Mãe e filho sentaram-se nas cadeiras estofadas diante da minha escrivaninha, J. me encarando em expectativa.
- Como eu disse pelo telefone, doutor, - principiou a Sra. M. - meu filho vem se queixando de pesadelos há alguns meses, desde que nos mudamos para a casa nova. Ele conversou com a psicóloga da escola... a Tia do Segredo... mas ela achou que seria melhor que J. fosse entrevistado por um especialista.
- E aqui estão vocês - concluí, voltando-me para J.
- Mas quando você disse para a tia da escola que não eram só pesadelos, o que ela respondeu, J.?
O menino animou-se.
- Viu, mãe?

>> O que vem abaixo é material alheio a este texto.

From an optimization exercise on the open Yosys and OpenROAD flow, aimed at small area, a short achievable clock period and few clock cycles per item; shortcuts taken in it are not production practice. At most, simulation tests tie the RTL to the original design; equivalence was not proved. Power and IR drop assume default switching activity.

Setup of west:
// sensor_reading_band_statistics
module sensor_reading_band_statistics #(
    parameter int unsigned MAX_READINGS = 1024
) (
    input  wire logic               i_clk,
    input  wire logic               i_rst_n,
    input  wire logic               i_valid,
    output logic                    o_ready,
    input  wire logic signed [15:0] i_reading,
    input  wire logic               i_last,
    output logic                    o_valid,
    input  wire logic               i_ready,
    output logic [LIMIT_W-1:0]      o_min_reading,
    output logic [LIMIT_W-1:0]      o_max_reading,
    output logic [LIMIT_W-1:0]      o_avg_reading,
    output logic [CNT_W-1:0]        o_valid_count,
    output logic [CNT_W-1:0]        o_skipped_count,
    output logic [CNT_W-1:0]        o_normal_count,
    output logic [CNT_W-1:0]        o_warning_count,
    output logic [CNT_W-1:0]        o_critical_count,
    output logic [CNT_W-1:0]        o_shutdown_count,
    output logic [POS_W-1:0]        o_first_alarm_index,
    output logic                    o_alarm_seen,
    output logic                    o_batch_empty,
    input  wire logic               psel,
    input  wire logic               penable,
    input  wire logic               pwrite,
  ...
Size: about 1500 cells after synthesis, about 220 I/O pins, ~0.018 mm2 of cells after synthesis.
Settings: LEC_CHECK=0, CAP_MARGIN=20, CORE_MARGIN=2, CORE_UTILIZATION=65, CTS_CLUSTER_DIAMETER=60, CTS_CLUSTER_SIZE=24, SETUP_SLACK_MARGIN=3.5, SLEW_MARGIN=20; clock period 6.0 ns.
standard.sh (not shown) runs the stock make flow with config.mk's settings and CLKGATE_MAP_FILE= SYNTH_SCRIPT=/design/flow/synth_recipe.tcl, a recipe that flattens the netlist after the stock synthesis.
==> flow/flow/run.sh <==
#!/bin/bash
# The standard layout, with plain buffers (buf_2) on the ports instead of the
# delay cells that buffer_ports picks by default. Every port still gets its buffer.
set -euo pipefail
bash standard.sh BUFFER_PORTS_ARGS="-buffer_cell sky130_fd_sc_hd__buf_2" finish > standard_flow.log 2>&1
Modified inputs, middle compared to west
-- flow/design.v --
<<< west, line 183
    logic [3:0]         band_in;
    logic               ok_in, skip_in, alarm_in, first_alarm;
    logic [CNT_W-1:0]   cnt_sel, cnt_inc;
    logic               min_take, max_take;
    logic [CNT_W-1:0]   rem_sh;
>>> middle, line 183
    logic [3:0]         band_in;
    logic               ok_in, skip_in, alarm_in, first_alarm;
    logic               min_take, max_take;
    logic [CNT_W-1:0]   rem_sh;
<<< west, line 251
    assign band_in[2]  = ok_in && !r_in_le[0] && !r_in_le[1] && r_in_le[2];
    assign band_in[3]  = ok_in && !r_in_le[0] && !r_in_le[1] && !r_in_le[2];
    always_comb begin
        cnt_sel = {CNT_W{skip_in}} & r_skipped_total;
        for (int b = 0; b < 4; b++) begin
            cnt_sel = cnt_sel | ({CNT_W{band_in[b]}} & r_band[b]);
        end
    end
    assign cnt_inc = sat_inc(cnt_sel);
    assign first_alarm = alarm_in && (r_zero || !r_alarm_flag);
    assign min_take    = ok_in && (r_zero || !r_any || r_in_val < r_min);
>>> middle, line 250
    assign band_in[2]  = ok_in && !r_in_le[0] && !r_in_le[1] && r_in_le[2];
    assign band_in[3]  = ok_in && !r_in_le[0] && !r_in_le[1] && !r_in_le[2];
    assign first_alarm = alarm_in && (r_zero || !r_alarm_flag);
    assign min_take    = ok_in && (r_zero || !r_any || r_in_val < r_min);
<<< west, line 293
                r_skipped_total <= CNT_W'(skip_in);
            end else if (skip_in) begin
                r_skipped_total <= cnt_inc;
            end
            for (int b = 0; b < 4; b++) begin
>>> middle, line 285
                r_skipped_total <= CNT_W'(skip_in);
            end else if (skip_in) begin
                r_skipped_total <= sat_inc(r_skipped_total);
            end
            for (int b = 0; b < 4; b++) begin
<<< west, line 299
                    r_band[b] <= CNT_W'(band_in[b]);
                end else if (band_in[b]) begin
                    r_band[b] <= cnt_inc;
                end
            end
>>> middle, line 291
                    r_band[b] <= CNT_W'(band_in[b]);
                end else if (band_in[b]) begin
                    r_band[b] <= sat_inc(r_band[b]);
                end
            end
Notes after the runs:
- Comparing cell area for middle and west, the smaller number came from west.
- The count of clock-net buffers in the final layout in middle was higher than what west gave.
- NOTE post-synthesis instance area west->middle increased by a few percent
- | pin count of the biggest net entering global routing | higher: middle |
- Going from west to middle, the die area was enlarged.
- On shortest period the worst path allows, middle does better than west.
- middle vs. west: post-layout total power has increased, wire length of the first global-routing pass has increased, core occupancy in the finished layout has decreased, worst-case setup margin in the final layout has increased.
Testbench counts of middle, summed over its fixed seeds: cycles 13,449, batches 384.
For west, only the layout was checked, not whether the RTL still works.

== main ==
Another version of the RTL of sensor_reading_band_statistics (not shown whole).
For scale: roughly 1900 cells after synthesis, ~390 flip-flops, about 220 I/O pins, roughly 19000 um^2 of cells after synthesis.
Settings: LEC_CHECK=0, ABC_AREA=1, CAP_MARGIN=20, CORE_MARGIN=2, CORE_UTILIZATION=65, CTS_CLUSTER_DIAMETER=60, CTS_CLUSTER_SIZE=24, SETUP_SLACK_MARGIN=3.5, SLEW_MARGIN=20; clock period 6.0 ns.
Scripts as last shown in full above: flow/flow/run.sh
main | stages: all done | timing, DRC, antenna: all pass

O tio me entende! - Exclamou triunfante.
A mãe me lançou um olhar decepcionado.
- Mas doutor, pensei que fosse convencer meu filho de que o que ele tem, são apenas pesadelos.

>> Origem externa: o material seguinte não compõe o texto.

What follows belongs to an exercise in optimizing a design on an open flow for small area and few clock cycles per item; a production flow would make more cautious choices. The RTL was checked by simulation tests, not by an equivalence proof against the original design. No activity file was given, so power comes from the tool's default toggle rates.

==> v3 <==
## sha3_padder
module sha3_padder #(
  parameter int D = 256,
  parameter logic [7:0] SUFFIX = 8'h06,
  localparam int R = 1600 - 2 * D
) (
  input  logic         clk,
  input  logic         reset,
  input  logic [7:0]   in_data,
  input  logic         in_valid,
  input  logic         in_last,
  input  logic         in_empty,
  output logic         in_ready,
  output logic [R-1:0] block,
  output logic         block_valid,
  output logic         block_last,
  input  logic         block_ready
);
  localparam int NB = R / 8;
  localparam int CW = $clog2(NB);
  localparam int PW = CW + 3;
  typedef enum logic {FILL, OUT} state_t;
  state_t         state, state_n;
  logic [CW-1:0]  cnt, cnt_n;
  logic [R-1:0]   buffer, buf_n;
  logic           pad_pending, pad_n;
  logic           last_r, last_n;
  logic [PW-1:0]  pos, pos1;
  logic           at_end;
  assign pos    = {cnt, 3'b000};
  assign pos1   = pos + PW'(8);
  assign at_end = (cnt == CW'(NB - 1));
  assign in_ready    = (state == FILL) && reset;
  assign block_valid = (state == OUT);
  assign block_last  = last_r;
  assign block       = buffer;
  always_ff @(posedge clk) begin
    if (!reset) begin
      state       <= FILL;
  ...
==> module sha3_padder, before the edit <==
module sha3_padder #(
  parameter int D = 256,
  parameter logic [7:0] SUFFIX = 8'h06,
  localparam int R = 1600 - 2 * D
) (
  input  logic         clk,
  input  logic         reset,
  input  logic [7:0]   in_data,
  input  logic         in_valid,
  input  logic         in_last,
  input  logic         in_empty,
  output logic         in_ready,
  output logic [R-1:0] block,
  output logic         block_valid,
  output logic         block_last,
  input  logic         block_ready
);
  localparam int NB = R / 8;
  localparam int CW = $clog2(NB);
  localparam int PW = CW + 3;
  typedef enum logic {FILL, OUT} state_t;
  state_t         state, state_n;
  logic [CW-1:0]  cnt, cnt_n;
  logic [R-1:0]   buffer, buf_n;
  logic           pad_pending, pad_n;
  logic           last_r, last_n;
  logic [PW-1:0]  pos, pos1;
  logic           at_end;
  assign pos    = {cnt, 3'b000};
  assign pos1   = pos + PW'(8);
  assign at_end = (cnt == CW'(NB - 1));
  assign in_ready    = (state == FILL) && reset;
  assign block_valid = (state == OUT);
  assign block_last  = last_r;
  assign block       = buffer;
  always_ff @(posedge clk) begin
    if (!reset) begin
      state       <= FILL;
      cnt         <= '0;
      buffer      <= '0;
      pad_pending <= 1'b0;
      last_r      <= 1'b0;
    end else begin
      state       <= state_n;
      cnt         <= cnt_n;
      buffer      <= buf_n;
      pad_pending <= pad_n;
      last_r      <= last_n;
    end
  end
  always_comb begin
    state_n = state;
    cnt_n   = cnt;
    buf_n   = buffer;
    pad_n   = pad_pending;
    last_n  = last_r;
    unique case (state)
      FILL: begin
        if (in_valid) begin
          if (!in_last) begin
            buf_n[pos +: 8] = in_data;
            if (at_end) begin
              state_n = OUT;
              last_n  = 1'b0;
              cnt_n   = '0;
            end else begin
              cnt_n = cnt + CW'(1);
            end
          end else if (in_empty) begin
            buf_n[pos +: 8]   = SUFFIX;
            buf_n[R-1 -: 8]   = buf_n[R-1 -: 8] | 8'h80;
            state_n = OUT;
            last_n  = 1'b1;
          end else if (at_end) begin
            buf_n[pos +: 8] = in_data;
            state_n = OUT;
            last_n  = 1'b0;
            pad_n   = 1'b1;
          end else begin
            buf_n[pos +: 8]  = in_data;
            buf_n[pos1 +: 8] = SUFFIX;
            buf_n[R-1 -: 8]  = buf_n[R-1 -: 8] | 8'h80;
            state_n = OUT;
            last_n  = 1'b1;
          end
        end
      end
      OUT: begin
        if (block_ready) begin
          buf_n = '0;
          if (pad_pending) begin
            buf_n[7:0]      = SUFFIX;
            buf_n[R-1 -: 8] = 8'h80;
            last_n = 1'b1;
            pad_n  = 1'b0;
          end else begin
            cnt_n   = '0;
            state_n = FILL;
            last_n  = 1'b0;
          end
        end
      end
    endcase
  end
endmodule
Settings: LEC_CHECK=0, CAP_MARGIN=20, CORE_MARGIN=2, CORE_UTILIZATION=40, SLEW_MARGIN=20; clock period 6.0 ns.
run.sh (not shown) runs the stock make flow with config.mk's settings and CLKGATE_MAP_FILE= SYNTH_SCRIPT=/design/flow/synth_recipe.tcl, a recipe that flattens the netlist after the stock synthesis.
==> v38 (differences from v3) <==
==> flow/design.v (replaced) <==
module sha3_padder #(
  parameter int D = 256,
  parameter logic [7:0] SUFFIX = 8'h06,
  localparam int R = 1600 - 2 * D
) (
  input  logic         clk,
  input  logic         reset,
  input  logic [7:0]   in_data,
  input  logic         in_valid,
  input  logic         in_last,
  input  logic         in_empty,
  output logic         in_ready,
  output logic [R-1:0] block,
  output logic         block_valid,
  output logic         block_last,
  input  logic         block_ready
);
  localparam int NB = R / 8;
  localparam int CW = $clog2(NB);
  localparam int NH = (NB + 15) / 16;
  logic [CW-1:0] cnt, cnt_n;
  logic          full, full_n;
  logic          last_r, last_n;
  logic          sfx, sfx_n;
  logic [R-1:0]  buffer;
  logic          xfer, free, take, wr, wr_sfx, at_end;
  logic [7:0]    bus;
  logic [15:0]   dlo;
  logic [NH-1:0] dhi;
  logic [NB-1:0] wsel;
  assign xfer   = full & block_ready;
  assign free   = ~full | block_ready;
  assign take   = free & ~sfx & in_valid;
  assign at_end = (cnt == CW'(NB - 1));
  assign wr_sfx = (free & sfx) | (take & in_last & in_empty);
  assign wr     = wr_sfx | (take & ~(in_last & in_empty));
  assign bus    = wr_sfx ? SUFFIX : in_data;
  assign in_ready    = free & ~sfx & reset;
  assign block_valid = full;
  assign block_last  = last_r;
  always_comb begin
    for (int i = 0; i < 16; i++) dlo[i] = (cnt[3:0] == 4'(i));
    for (int j = 0; j < NH; j++) dhi[j] = wr & reset & (cnt[CW-1:4] == (CW-4)'(j));
    for (int k = 0; k < NB; k++) wsel[k] = dlo[k % 16] & dhi[k / 16];
  end
  always_comb begin
    cnt_n  = cnt;
    full_n = full & ~xfer;
    last_n = last_r;
    sfx_n  = sfx;
    if (free & sfx) begin
      sfx_n  = 1'b0;
      full_n = 1'b1;
      last_n = 1'b1;
      cnt_n  = '0;
    end else if (take) begin
      if (in_last & in_empty) begin
        full_n = 1'b1;
        last_n = 1'b1;
        cnt_n  = '0;
      end else begin
        if (in_last) sfx_n = 1'b1;
        if (at_end) begin
          full_n = 1'b1;
          last_n = 1'b0;
          cnt_n  = '0;
        end else begin
          cnt_n = cnt + CW'(1);
        end
      end
    end
  end
  always_ff @(posedge clk) begin
    if (!reset) begin
      cnt    <= '0;
      full   <= 1'b0;
      last_r <= 1'b0;
      sfx    <= 1'b0;
    end else begin
      cnt    <= cnt_n;
      full   <= full_n;
      last_r <= last_n;
      sfx    <= sfx_n;
    end
  end
  logic keep;
  assign keep = reset & ~xfer;
  always_ff @(posedge clk) begin
    for (int k = 0; k < NB; k++)
      buffer[8*k +: 8] <= ({8{wsel[k]}} & bus) | ({8{keep}} & buffer[8*k +: 8]);
  end
  assign block = {buffer[R-1] | last_r, buffer[R-2:0]};
endmodule
==> flow/flow/run.sh (new file) <==
#!/bin/bash
# Standard ORFS flow (the standard.sh, unchanged synthesis), with the
# port buffers made from the smallest buffer cell.
set -o pipefail
cp standard.sh standard_sh.log
export BUFFER_PORTS_ARGS="-buffer_cell sky130_fd_sc_hd__buf_1"
bash standard.sh > flow_standard.log 2>&1
==> flow/standard.sh (new file) <==
#!/bin/bash
# synth_recipe.tcl (not shown) runs the flow's synth.tcl, then flattens the netlist and writes it again
# the make line also repeats each setting of config.mk as NAME=value (left out here)
make -C /OpenROAD-flow-scripts/flow DESIGN_CONFIG=/design/flow/config.mk WORK_HOME=/design/flow/orfs CLKGATE_MAP_FILE= SYNTH_SCRIPT=/design/flow/synth_recipe.tcl "${@:-finish}"
ABC_AREA = 1   (was not set)
CORE_UTILIZATION = 55   (was 40)
removed: flow/run.sh
==> v14 (differences from v3) <==
==> flow/design.v (replaced) <==
module sha3_padder #(
  parameter int D = 256,
  parameter logic [7:0] SUFFIX = 8'h06,
  localparam int R = 1600 - 2 * D
) (
  input  logic         clk,
  input  logic         reset,
  input  logic [7:0]   in_data,
  input  logic         in_valid,
  input  logic         in_last,
  input  logic         in_empty,
  output logic         in_ready,
  output logic [R-1:0] block,
  output logic         block_valid,
  output logic         block_last,
  input  logic         block_ready
);
  localparam int NB = R / 8;
  localparam int CW = $clog2(NB);
  localparam int NH = (NB + 15) / 16;
  logic [CW-1:0] cnt, cnt_n;
  logic          full, full_n;
  logic          last_r, last_n;
  logic          sfx, sfx_n;
  logic [R-1:0]  buffer;
  logic          xfer, free, take, wr, wr_sfx, at_end;
  logic [7:0]    bus;
  logic [15:0]   dlo;
  logic [NH-1:0] dhi;
  logic [NB-1:0] wsel;
  assign xfer   = full & block_ready;
  assign free   = ~full | block_ready;
  assign take   = free & ~sfx & in_valid;
  assign at_end = (cnt == CW'(NB - 1));
  assign wr_sfx = (free & sfx) | (take & in_last & in_empty);
  assign wr     = wr_sfx | (take & ~(in_last & in_empty));
  assign bus    = wr_sfx ? SUFFIX : in_data;
  assign in_ready    = free & ~sfx & reset;
  assign block_valid = full;
  assign block_last  = last_r;
  always_comb begin
    for (int i = 0; i < 16; i++) dlo[i] = (cnt[3:0] == 4'(i));
    for (int j = 0; j < NH; j++) dhi[j] = wr & reset & (cnt[CW-1:4] == (CW-4)'(j));
    for (int k = 0; k < NB; k++) wsel[k] = dlo[k % 16] & dhi[k / 16];
  end
  always_comb begin
    cnt_n  = cnt;
    full_n = full & ~xfer;
    last_n = last_r;
    sfx_n  = sfx;
    if (free & sfx) begin
      sfx_n  = 1'b0;
      full_n = 1'b1;
      last_n = 1'b1;
      cnt_n  = '0;
    end else if (take) begin
      if (in_last & in_empty) begin
        full_n = 1'b1;
        last_n = 1'b1;
        cnt_n  = '0;
      end else begin
        if (in_last) sfx_n = 1'b1;
        if (at_end) begin
          full_n = 1'b1;
          last_n = 1'b0;
          cnt_n  = '0;
        end else begin
          cnt_n = cnt + CW'(1);
        end
      end
    end
  end
  always_ff @(posedge clk) begin
    if (!reset) begin
      cnt    <= '0;
      full   <= 1'b0;
      last_r <= 1'b0;
      sfx    <= 1'b0;
    end else begin
      cnt    <= cnt_n;
      full   <= full_n;
      last_r <= last_n;
      sfx    <= sfx_n;
    end
  end
  logic keep;
  assign keep = reset & ~xfer;
  always_ff @(posedge clk) begin
    for (int k = 0; k < NB; k++)
      buffer[8*k +: 8] <= ({8{wsel[k]}} & bus) | ({8{keep}} & buffer[8*k +: 8]);
  end
  assign block = {buffer[R-1] | last_r, buffer[R-2:0]};
endmodule
==> summary.md <==
| Metric | Value |
|---|---|
| Non-clock buffer count in the final layout | `1348` |
| Final setup fails | `0` |
| Worst-Skew Late Latency | `between 0.7 and 0.8 ns` |
| Largest regs | `buffer: 1088 flops, cnt: 8 flops` |
| Layout area overhead | `36.51%` |
| Buf/Inv on CP | `2` |
| Top pwr grp | `clock` |
| Peak VDD IR | `0.0002915 V` |
| CP startpoint kind | `flop` |
| Outcome | `timing/DRC/antenna clean` |
| HP Start | `buffer[578]` |
| Clk buf depth | `3` |
Source of the figures above: v3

- Se fosse apenas isso, a psicóloga escolar não a teria encaminhado para mim - repliquei. - Conte mais sobre os seus "pesadelos", J.
J. olhou apreensivo para os lados, como que esperando que algo surgisse e pulasse sobre ele. Depois, ganhou confiança e começou a falar:
- Às vezes eu acordo no meio da noite... no escuro... e quando olho para os pés da minha cama, vejo um outro garoto olhando para mim. Ele veste um pijama parecido com o meu, e até se parece comigo.

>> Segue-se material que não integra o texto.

From an optimization exercise on the open Yosys and OpenROAD flow, aimed at small area; shortcuts taken in it are not production practice. Only simulation tests tie the RTL to the original design; equivalence was not proved. Power is estimated from default activity; no workload was simulated.

==> flow/design.v (excerpt) <==
module mips_multicycle_core #(
  parameter int                    ADDR_WIDTH = 32,
  parameter logic [ADDR_WIDTH-1:0] RESET_PC   = '0,
  parameter int                    NUM_REGS   = 32
) (
  input  logic                  clk,
  input  logic                  rst,
  output logic                  mem_req,
  output logic                  mem_we,
  output logic [ADDR_WIDTH-1:0] mem_addr,
  output logic [31:0]           mem_wdata,
  input  logic [31:0]           mem_rdata,
  input  logic                  mem_ready,
  output logic                  halted
);
  localparam int NR = 31;    
  typedef enum logic [2:0] {
    S_CLR,
    S_FETCH,
    S_READ,
    S_WRITE,
    S_ADDR,
    S_MEM,
    S_BEQ1,
    S_HALT
  } state_t;
  state_t           r_state;
  logic [29:0]      r_pc;        
  logic [4:0]       r_p;         
  logic [31:0]      r_x;
  logic [31:0]      r_y;
  logic [28:0]      r_ir;        
  logic             r_first;     
  logic             r_gs;        
  logic             r_gt;        
  logic [NR*32-1:0] r_ring;
  logic        w_c2, w_c1, w_c0;
  logic        w_lw, w_sw, w_addi, w_beq, w_r, w_j, w_need_t, w_mem;
  logic [4:0]  w_rs, w_rt, w_rd;
  logic [5:0]  w_fn;
  logic [31:0] w_sext;
  assign w_c2     = r_ir[28];
  assign w_c1     = r_ir[27];
  assign w_c0     = r_ir[26];
  assign w_mem    = w_c2;
  assign w_lw     = w_c2 & ~w_c1;
  assign w_sw     = w_c2 &  w_c1;
  assign w_addi   = ~w_c2 & w_c1 & ~w_c0;
  assign w_beq    = w_c1 & w_c0;
  assign w_r      = ~w_c2 & ~w_c1 & ~w_c0;
  ...
export LEC_CHECK = 0
export CAP_MARGIN = 20
export CORE_MARGIN = 2
export CORE_UTILIZATION = 66
export SLEW_MARGIN = 20
create_clock -name core_clock -period 10.0 [get_ports {clk}]
standard.sh (not shown) runs the stock make flow with config.mk's settings and CLKGATE_MAP_FILE= SYNTH_SCRIPT=/design/flow/synth_recipe.tcl, a recipe that flattens the netlist after the stock synthesis.
==> flow/flow/run.sh <==
#!/bin/bash
# Own flow: the standard layout (standard.sh: ORFS synthesis to final
# layout) with these changes, all in how the layout is built:
#  - synthesis is the standard flow's synthesis script (synth_recipe.tcl) unchanged, except
#    that its ABC technology-mapping call runs flow/abc.script, an
#    area-oriented script, instead of ORFS's abc_speed.script. Registers are
#    mapped before ABC, so they are the standard synthesis's registers;
#  - ports are buffered with sky130_fd_sc_hd__buf_1 instead of the default
#    buffer cell (every input and output still gets its own buffer);
#  - clock tree synthesis uses clkbuf_8 with sink clusters of up to 16
#    flip-flops within 40 um, and no dummy loads.
# The tools' full output goes to standard.log in this folder.
set -euo pipefail
W=$PWD
export BUFFER_PORTS_ARGS="-buffer_cell sky130_fd_sc_hd__buf_1"
export CTS_ARGS="-sink_clustering_enable -repair_clock_nets -dont_use_dummy_load -buf_list sky130_fd_sc_hd__clkbuf_8 -sink_clustering_size 16 -sink_clustering_max_diameter 40"
{
  cat <<EOT
proc abc {args} {
  set i [lsearch -exact \$args -script]
  if { \$i >= 0 } {
    set args [lreplace \$args [expr {\$i + 1}] [expr {\$i + 1}] $W/flow/abc.script]
  }
  yosys abc {*}\$args
}
EOT
  cat synth_recipe.tcl
} > my_synth.tcl
sed "s#SYNTH_SCRIPT=[^ ]*#SYNTH_SCRIPT=$W/my_synth.tcl#" standard.sh > my_standard.sh
grep -q "SYNTH_SCRIPT=$W/my_synth.tcl" my_standard.sh
bash my_standard.sh > standard.log 2>&1
==> flow/flow/abc.script <==
strash
ifraig
dc2
&get -n
&synch2
&nf
&put
topo
stime -c
dnsize -c
Change:
--- a/flow/flow/run.sh
+++ b/flow/flow/run.sh
@@ -11 +11 @@
-#    flip-flops within 40 um, and no dummy loads.
+#    flip-flops within 60 um, and no dummy loads.
@@ -16 +16 @@
-export CTS_ARGS="-sink_clustering_enable -repair_clock_nets -dont_use_dummy_load -buf_list sky130_fd_sc_hd__clkbuf_8 -sink_clustering_size 16 -sink_clustering_max_diameter 40"
+export CTS_ARGS="-sink_clustering_enable -repair_clock_nets -dont_use_dummy_load -buf_list sky130_fd_sc_hd__clkbuf_8 -sink_clustering_size 16 -sink_clustering_max_diameter 60"
Settings changed: CORE_UTILIZATION 66 to 72.
Result: Fmax went up by about 3%; worst setup slack gets better by 0.26 ns; total power went up by 1.2%.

- E essa sua cópia fala alguma coisa? - Questionei, fazendo apontamentos numa caderneta.
- Das primeiras vezes, ele só ficava parado e depois dava dois passos para trás e sumia... como se fosse feito de fumaça - J. encolheu-se de medo, e creio que eu também reagiria da mesma forma, depois de ver essa visagem dentro do meu quarto. - Mas teve um dia em que falou... que eu estava ocupando o lugar dele.
- Na cama? - Ergui os sobrolhos, lápis erguido.
- Na casa inteira - J. estava legitimamente assustado, e a mãe passou o braço sobre os ombros dele num gesto protetor.
Era o suficiente. Pedi à Sra. M. que deixasse J. na recepção, com minha secretária, e pude finalmente perguntar à ela:
- Ele nunca soube que teve um irmão gêmeo, não é?
A Sra. M. me lançou um olhar desconsolado e apenas balançou negativamente a cabeça, apertando os lábios.
- Isso nem é tão incomum assim, da alma de um gêmeo continuar a viver no corpo do sobrevivente, e se manifestar quando este não tem o controle consciente... durante o sono, por exemplo. Provavelmente, há algo nesta casa onde estão morando agora que permite que essa interação ocorra com maior frequência.
- Será que teremos que nos mudar de novo, doutor? - Indagou a Sra. M., consternada.
- Não. Vocês não - sentenciei. - Mas creio que chegou a hora do irmão de J. arranjar uma nova família e seguir seu caminho.
J. ganhou um presente antes de deixar o meu escritório: uma bela pedra ônix negra.
- Você vai dormir com esta pedra debaixo do travesseiro - expliquei. - Aposto que o outro menino nunca mais vai lhe incomodar.
Dois meses depois, a Sra. M. ligou feliz para o meu consultório, e disse que o tratamento surtira efeito. Quanto a mim, só esperava que a nova família do irmão de J. fosse tão simpática quanto haviam sido seus pais biológicos.